Cyrille Bourgeois, informaticien de 47 ans installé à Nice, a été condamné mardi à un an de prison ferme. Il a été reconnu coupable d’administration de plateforme illicite et de diffusion de deepfakes pornographiques. Cet homme, qui vivait dans l’anonymat jusqu’à son arrestation, gérait CFake, considéré comme le plus grand site mondial spécialisé dans la diffusion de montages pornographiques utilisant les visages de femmes célèbres. Ces contenus générés par intelligence artificielle permettaient de superposer les traits de personnalités publiques sur des scènes à caractère sexuel, sans leur consentement.
Une dérive admise devant le tribunal
Devant le tribunal, l’informaticien a tenté d’expliquer sa dérive : « J’étais pris dans mon monde ». Cette affaire illustre l’ampleur du phénomène des deepfakes pornographiques, qui se développe massivement sur internet. Elle survient quelques mois après une autre opération d’envergure menée en France : en juin dernier, quatre personnes avaient été interpellées pour avoir administré BreachForums, l’un des plus grands marchés noirs de données volées au monde. Les autorités françaises intensifient leur lutte contre ces plateformes criminelles qui prospèrent dans les zones grises du web.

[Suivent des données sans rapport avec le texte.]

**src/rtl/fetch_pkg.sv**
```systemverilog
// fetch_pkg: shared state encoding and default widths for the fetch sequencer.
package fetch_pkg;
  localparam int DEF_PC_W = 32;
  localparam int DEF_INST_W = 32;
  localparam int unsigned DEF_RESET_PC = 0;
  typedef enum logic [1:0] {
    ST_IDLE = 2'd0,
    ST_RUN  = 2'd1,
    ST_HALT = 2'd2
  } state_t;
endpackage

```
**src/rtl/fetch_ctrl_out_reg.sv**
```systemverilog
// fe_out_reg: one-entry valid/ready register; flush beats load, load beats drain.
module fe_out_reg #(
  parameter int W = 64
) (
  input  logic         clk,
  input  logic         rst,
  input  logic         load,
  input  logic         flush,
  input  logic [W-1:0] din,
  input  logic         ready,
  output logic         valid,
  output logic [W-1:0] dout
);
  always_ff @(posedge clk) begin
    if (rst) begin
      valid <= 1'b0;
      dout <= '0;
    end else if (flush) begin
      valid <= 1'b0;
    end else if (load) begin
      valid <= 1'b1;
      dout <= din;
    end else if (valid && ready) begin
      valid <= 1'b0;
    end
  end
endmodule

```
**src/rtl/fetch_ctrl.sv**
```systemverilog
// fetch_ctrl: drives the combinational fetch unit's pc and registers its output toward decode.
module fetch_ctrl
  import fetch_pkg::*;
#(
  parameter int PC_W = DEF_PC_W,
  parameter int INST_W = DEF_INST_W,
  parameter int unsigned RESET_PC = DEF_RESET_PC
) (
  input  logic              clk,
  input  logic              rst,
  input  logic              start,
  input  logic [PC_W-1:0]   prog_len,
  input  logic              redirect_valid,
  input  logic [PC_W-1:0]   redirect_pc,
  output logic [PC_W-1:0]   fe_pc,
  input  logic [INST_W-1:0] fe_inst,
  input  logic [PC_W-1:0]   fe_pc_4,
  output logic              out_valid,
  input  logic              out_ready,
  output logic [INST_W-1:0] out_inst,
  output logic [PC_W-1:0]   out_pc,
  output logic              busy,
  output logic              halted
);
  state_t st, st_d;
  logic [PC_W-1:0] pc, pc_d, len_q, len_d;
  logic run, fetch_en, squash;
  assign run = st == ST_RUN;
  assign squash = run && redirect_valid;
  assign fetch_en = run && (!out_valid || out_ready) && !redirect_valid;
  assign fe_pc = pc;
  assign busy = run;
  assign halted = st == ST_HALT;
  // Redirect wins over both the sequential fetch and the last-fetch halt.
  always_comb begin
    st_d = st;
    pc_d = pc;
    len_d = len_q;
    if (!run && start) begin
      pc_d = PC_W'(RESET_PC);
      len_d = prog_len;
      st_d = prog_len == '0 ? ST_HALT : ST_RUN;
    end else if (squash) begin
      pc_d = redirect_pc;
      st_d = redirect_pc >= len_q ? ST_HALT : ST_RUN;
    end else if (fetch_en) begin
      pc_d = fe_pc_4;
      st_d = pc == len_q - 1'b1 ? ST_HALT : ST_RUN;
    end
  end
  always_ff @(posedge clk) begin
    if (rst) begin
      st <= ST_IDLE;
      pc <= PC_W'(RESET_PC);
      len_q <= '0;
    end else begin
      st <= st_d;
      pc <= pc_d;
      len_q <= len_d;
    end
  end
  fe_out_reg #(.W(PC_W + INST_W)) u_out (
    .clk  (clk),
    .rst  (rst),
    .load (fetch_en),
    .flush(squash),
    .din  ({pc, fe_inst}),
    .ready(out_ready),
    .valid(out_valid),
    .dout ({out_pc, out_inst})
  );
endmodule

```
**config.mk**
```make
export PLATFORM = sky130hd
export DESIGN_NAME = fetch_ctrl
export DESIGN_NICKNAME = d
export VERILOG_FILES = /design/src/rtl/fetch_pkg.sv /design/src/rtl/fetch_ctrl_out_reg.sv /design/src/rtl/fetch_ctrl.sv
export SDC_FILE = /design/constraint.sdc
export NUM_CORES = 1
export LEC_CHECK = 0
export ABC_CLOCK_PERIOD_IN_PS = 2350
export BUFFER_PORTS_ARGS = -buffer_cell sky130_fd_sc_hd__buf_2
export CAP_MARGIN = 20
export CORE_MARGIN = 1.5
export CORE_UTILIZATION = 26
export DETAILED_ROUTE_END_ITERATION = 8
export GPL_TIMING_DRIVEN = 0
export PLACE_DENSITY = 0.48
export SETUP_SLACK_MARGIN = 0.5
export SLEW_MARGIN = 30
export SYNTH_ARGS = -nofsm -noshare
export SYNTH_HDL_FRONTEND = slang
export SYNTH_SLANG_ARGS = --single-unit
```
**constraint.sdc**
```tcl
create_clock -name clk -period 2.35 [get_ports clk]
set_clock_uncertainty 0.05 [all_clocks]
set_input_delay 0 -clock clk [delete_from_list [all_inputs] [get_ports clk]]
set_output_delay 0 -clock clk [all_outputs]
set_load 0.005 [all_outputs]
```
# Yosys cells after proc, flatten, opt, wreduce, memory -nomap -nowiden
# Index checks and enable logic that the tools add are counted.
# Widths: inputs -> output; s select.
# totals
elab_cells	37
output_inout_bits	99
register_bits	131
inputBits	133
# classes
n_addsub	1
n_mux	10
order_cmp	1
n_reduce_logical	16
bitwise	1
eq_ne	3
# op_table
op	count
$mux 32	2
$eq 32x32->1	1
$ge 32x32->1	1
$logic_not 32->1	1
$sub 32x1->32 const B	1
$mux 2	6
$logic_and 1x1->1	5
$reduce_bool 2->1	2
$reduce_or 2->1	2
$logic_not 1->1	3
$reduce_bool 3->1	1
$eq 2x1->1 const B	1
$eq 2x2->1 const B	1
$mux 1	2
$reduce_and 2->1	1
$logic_or 1x1->1	1
$not 1->1	1

# Logic depth before layout (Yosys ltp)
# logic_depth
depth_word	7
mapped_depth	11
depth_no_buf	10

# Modules after synthesis
# Synthesis repeated with hierarchy kept, for this count alone.
# unflattened
hier_cells	921
hier_area_um2	7691.1
# modules_own_cells
module	cells_per_inst	n_inst	seq_area_each_um2	area_each_um2
fetch_ctrl	625	1	1321.3	4608.2
fe_out_reg	296	1	1301.2	3083.0

# Worst setup path before layout
# No wires, ideal clock.
# synth_path
path_kind	reg-to-reg
start	register len_q[0]
end	register st[0]
t_arrival_ps	2299
setup_ps	117
path_buffers	0
stages_incl_launch_ff	11
slack_ps	-116
period_less_slack_ps	2466
required_ps	2183
path_cell_list	dfxtp_1 -> inv_1 -> ha_1 -> nor4b_4 -> nand2_2 -> nor2_2 -> xnor2_1 -> or4_4 -> nor4_4 -> nand3_1 -> a32o_1
# synth_via
elab_chain_cells	6
word_cells_on_any_way	8
cone_classes	1 x add/sub; 1 x order compare; 1 x eq/ne; 5 x mux
# synth_rtl
element	line_no	source
start, declared	fetch_ctrl.sv:26	logic [PC_W-1:0] pc, pc_d, len_q, len_d;
start signal, assigned	fetch_ctrl.sv:59	len_q <= len_d;
$sub 32x1->32	fetch_ctrl.sv:48	st_d = pc == len_q - 1'b1 ? ST_HALT : ST_RUN;
$eq 32x32->1	fetch_ctrl.sv:48	
$mux 2	fetch_ctrl.sv:48	
$mux 2	fetch_ctrl.sv:46	end else if (fetch_en) begin
$mux 2 (*)	fetch_ctrl.sv:43	end else if (squash) begin
$mux 2 (*)	fetch_ctrl.sv:39	if (!run && start) begin
end signal, assigned	fetch_ctrl.sv:57	st <= st_d;
end, declared	fetch_ctrl.sv:25	state_t st, st_d;
# Every way passes the cells marked *; elsewhere a longest branch is shown, timed or not. The select of a mux whose other input is x is not followed.
# A chain may end at the register's enable or synchronous reset.

# Worst setup path after layout
# Same ends and word-level chain as after synthesis.

==> impl_metrics.py <==
metrics = {
    "run_status": {
        "status": "finished, violations left",
        "violations": "DRC, setup timing",
    },
    "logic_synthesis": {
        "ys_seq_area_frac": 0.378,
        "synth_ff_type": "dfxtp_1",
        "syn-cell-area_um2": 6940,
        "synth_top_family_by_area": "simple AND/OR/NAND/NOR gates",
        "syn_nets": 1082,
        "synthSimpleGateAreaFrac": 0.277,
        "synthTopCellsByArea": "dfxtp_1 38%, nand2_1 13%, a21oi_1 7.8%",
        "synth_cell_types": 66,
        "synthXorXnorAreaFrac": 0.0487,
        "synth_edf_count": 0,
        "async_flop_share": 0,
        "ys_ff_latch": 131,
        "synth_top_area_share": 0.378,
        "syn-instance-count": 916,
        "synth_mux_area_frac": 0,
        "syn_avg_cell_area_um2": 7.57,
        "synth-compound-area-share": 0.177,
        "yosysTopAreaCell": "dfxtp_1",
        "yosys.area_share.adder": 0.0595,
        "yosysWarnings": 0,
    },
    "critical_path": {
        "critPathSlowestCell": "dfxtp_4",
        "endpoint_kind": "flop",
        "critPathTopFamily": "simple AND/OR/NAND/NOR gates",
        "worst-path-buf-inv": 2,
        "cp-startpoint": "len_q[0]",
        "crit_arrival_ps": 2820,
        "critPathMaxFanout": 4,
        "r2r-start": "len_q[0]",
        "path_cells": "inv_2, ha_4, nor4b_4, buf_4, and2_4, nand4_1, xnor2_2, o2111ai_2, nor4_4, nand3_1, a32o_1",
        "path_class": "flop to flop",
        "critPathMaxStageDelay_ps": 360,
        "crit_required_ps": 2610,
        "start_kind": "flop",
    },
    "cells_and_area": {
        "fin_util": 0.414,
        "nNetsFinal": 1480,
        "seqCellArea_um2": 2640,
        "syn_to_final_growth_pct": 55.9,
        "design_area_um2": 10800,
        "drive_gt1_frac": 0.277,
        "multiInputGateArea_um2": 4080,
        "n_fill_cell": 2752,
    },
    "drt": {
        "drt-vias-per-instance": 4.75,
        "drc": 14,
        "vias": 7917,
        "drt_iter0_markers": 472,
        "drt_wl_total_mm": 27.4,
        "wire_per_inst_um": 16.4,
        "drt_pass1_iterations": 7,
        "drtAntennaViolNets": 0,
    },
    "clocking": {
        "cts_max_path_buffers": 2,
        "cts_root_buf": "clkbuf_16",
        "cts.clk_slew.worst_paths_ps": 70,
        "cts_made_buffers": 17,
        "cts_tree": "done",
        "htreeDepth": 4,
        "clk_latency_ps": 420,
        "numClockSinks": 131,
    },
    "timing": {
        "period_minus_slack_ps": 2560,
        "slew_viol_final": 0,
        "max_slew.worst_pin.slew_ps": 645,
        "slew_headroom": 0.570,
        "finalCritPeriodShare": 1.09,
        "finalSetupTns_ps": -379,
        "rsz0062_at_grt": "yes",
        "final_hold_viol_count": 0,
        "finalWorstSetupSlack_ps": -209,
        "clock.fmax_mhz": 391,
        "setup-violations-final": 2,
    },
    "global_route": {
        "antenna_found_initial": 5,
        "grt_pass1_wl_mm": 42.4,
        "grt.overflow.total": 0,
        "grt_pass1_vias": 7768,
        "top_usage_layer": "met2",
        "met3_usage": 0.0315,
        "grt_max_degree": 17,
        "grtUsageTotal": 0.197,
        "grtUsageMet2": 0.324,
        "grt.met1_usage": 0.255,
    },
    "floorplan": {
        "rows": 59,
        "core_region_area_um2": 26100,
        "num_io_pins": 232,
        "die_w_um": 166,
        "initial_core_util": 0.265,
        "die_y_um": 166,
        "fp.dieArea_um2": 27700,
    },
    "place": {
        "placed_cell_area_um2": 8540,
        "post-dp-hpwl_mm": 20.7,
        "pre_cts_ws_ps": -427,
        "port_buffers": 229,
        "place_congestion": 0.860,
    },
    "pwr": {
        "power.density_nw_per_um2": 969,
        "power_leakage_nw": 4.62,
        "peakVddDrop_mv": 0.472,
    },
    "worst_hold_path": {
        "hold_start": "redirect_valid",
        "hold_path_class": "input pin to flop",
    },
    "job": {
        "cap_violations": 0,
    },
}
path summary, 6_finish.rpt:
path | to | slack, ps | depth (start not counted)
setup / recovery | st[0] | -210 | 11
hold / removal | fe_pc[31] | 90 | 3
setup reg to reg | st[0] | -210 | 11
hold reg to reg | u_out.dout[33] | 400 | 2
Yosys cell counts, types with 2 or more instances:
cell	n
o31ai_1	3
o22ai_1	2
a211oi_1	5
clkbuf_1	45
xnor2_1	20
o211ai_1	7
nor3_1	17
nor2_1	53
nor4_2	2
a21oi_1	108
or3_1	3
buf_6	3
inv_1	38
and3_1	6
o21bai_1	2
buf_2	3
ha_1	33
a31o_2	2
dfxtp_1	131
nand2b_1	5
a311oi_1	31
nand2_1	238
nand3_1	44
o21ai_0	20
nor4_1	13
buf_1	2
a31oi_1	4
xor2_1	16
nor4_4	2
o21a_1	2
nor2b_1	3
nand4_1	15
and2_1	2
or4_1	3
nand2_2	2
report_power, final:
part	switching, mW	total [mW]	internal [mW]
sequential	0.568	3.21	2.64
clock	1.14	2.84	1.70
combinational	2.53	4.43	1.90
cells in the final DEF, fill, tap and decap left out, types with 12 or more instances in the layout:
master	n
clkbuf_1	23
o21ai_0	18
clkbuf_16	17
buf_2	230
nand2_1	235
nor2_1	52
buf_4	22
ha_1	32
nand4_1	15
a21oi_1	108
inv_1	36
nor4_1	12
dlygate4sd3_1	131
xor2_1	16
clkbuf_2	23
nand3_1	43
xnor2_1	18
a311oi_1	30
dfxtp_1	122
cell families after synthesis:
group | Yosys count
and+or+nand+nor | 421
AOI/OAI and AO/OA | 199
DFF | 131
buffers and inverters | 95
xor gates and xnor gates | 37
adders and majority gates | 33
area by class of cell:
type                       instances  share of cell area
tap                              335              0.0388
multi-input combinational        690               0.377
timing repair buffer             379               0.240
inverter                          39              0.0138
buffer                            56              0.0277
clock buffer                      17              0.0393
antenna                            5             0.00116
clock inverter                    15              0.0177
sequential                       131               0.244
repair_timing:
item	4_1_cts	5_1_grt
hold buffers	132	1
buffers inserted	10	9
pin swaps	15	3
gates resized for setup	41	40
hold endpoints to repair	98	1
setup endpoints to repair	94	95
sequential cells by signal, indices dropped and copies added (netlist names):
signal,flops
fe_pc,32
len_q,32
u_out.valid,1
u_out.dout,64
st,2
tightest hold or removal path, delay by kind of cell:
family | cells | cell delay (ps)
compound gates | 1 | 80
buf+inv | 1 | 280
simple gates | 1 | 150
per-stage QoR:
| stage | cells | total power [mW] | hold slack, ps |
|---|---|---|---|
| 5_1_grt | 1667 | 11.2 | 113 |
| 3_5_place_dp | 1480 | 7.10 | 197 |
| 4_1_cts | 1654 | 10.4 | 62.0 |
| 6_report | 1667 | 10.5 | 90.3 |
| 3_3_place_gp | 1480 | 7.07 | 192 |
| 2_1_floorplan | 916 | 5.63 | 78.4 |
routing by layer:
| metal | share of wire | wire length, um |
|---|---|---|
| met5 | 0 | 0 |
| met4 | 0.033 | 896 |
| met3 | 0.040 | 1110 |
| met2 | 0.47 | 12800 |
| met1 | 0.46 | 12600 |
(Power assumes the default switching activity.)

Un signal judiciaire contre les deepfakes
La condamnation de Cyrille Bourgeois marque un tournant dans la répression judiciaire des deepfakes à caractère sexuel. Ces montages constituent une atteinte grave à la vie privée et à la dignité des victimes, principalement des femmes. La peine prononcée témoigne de la volonté des tribunaux de sanctionner fermement ce type d’infractions numériques, longtemps restées impunies faute de cadre juridique adapté.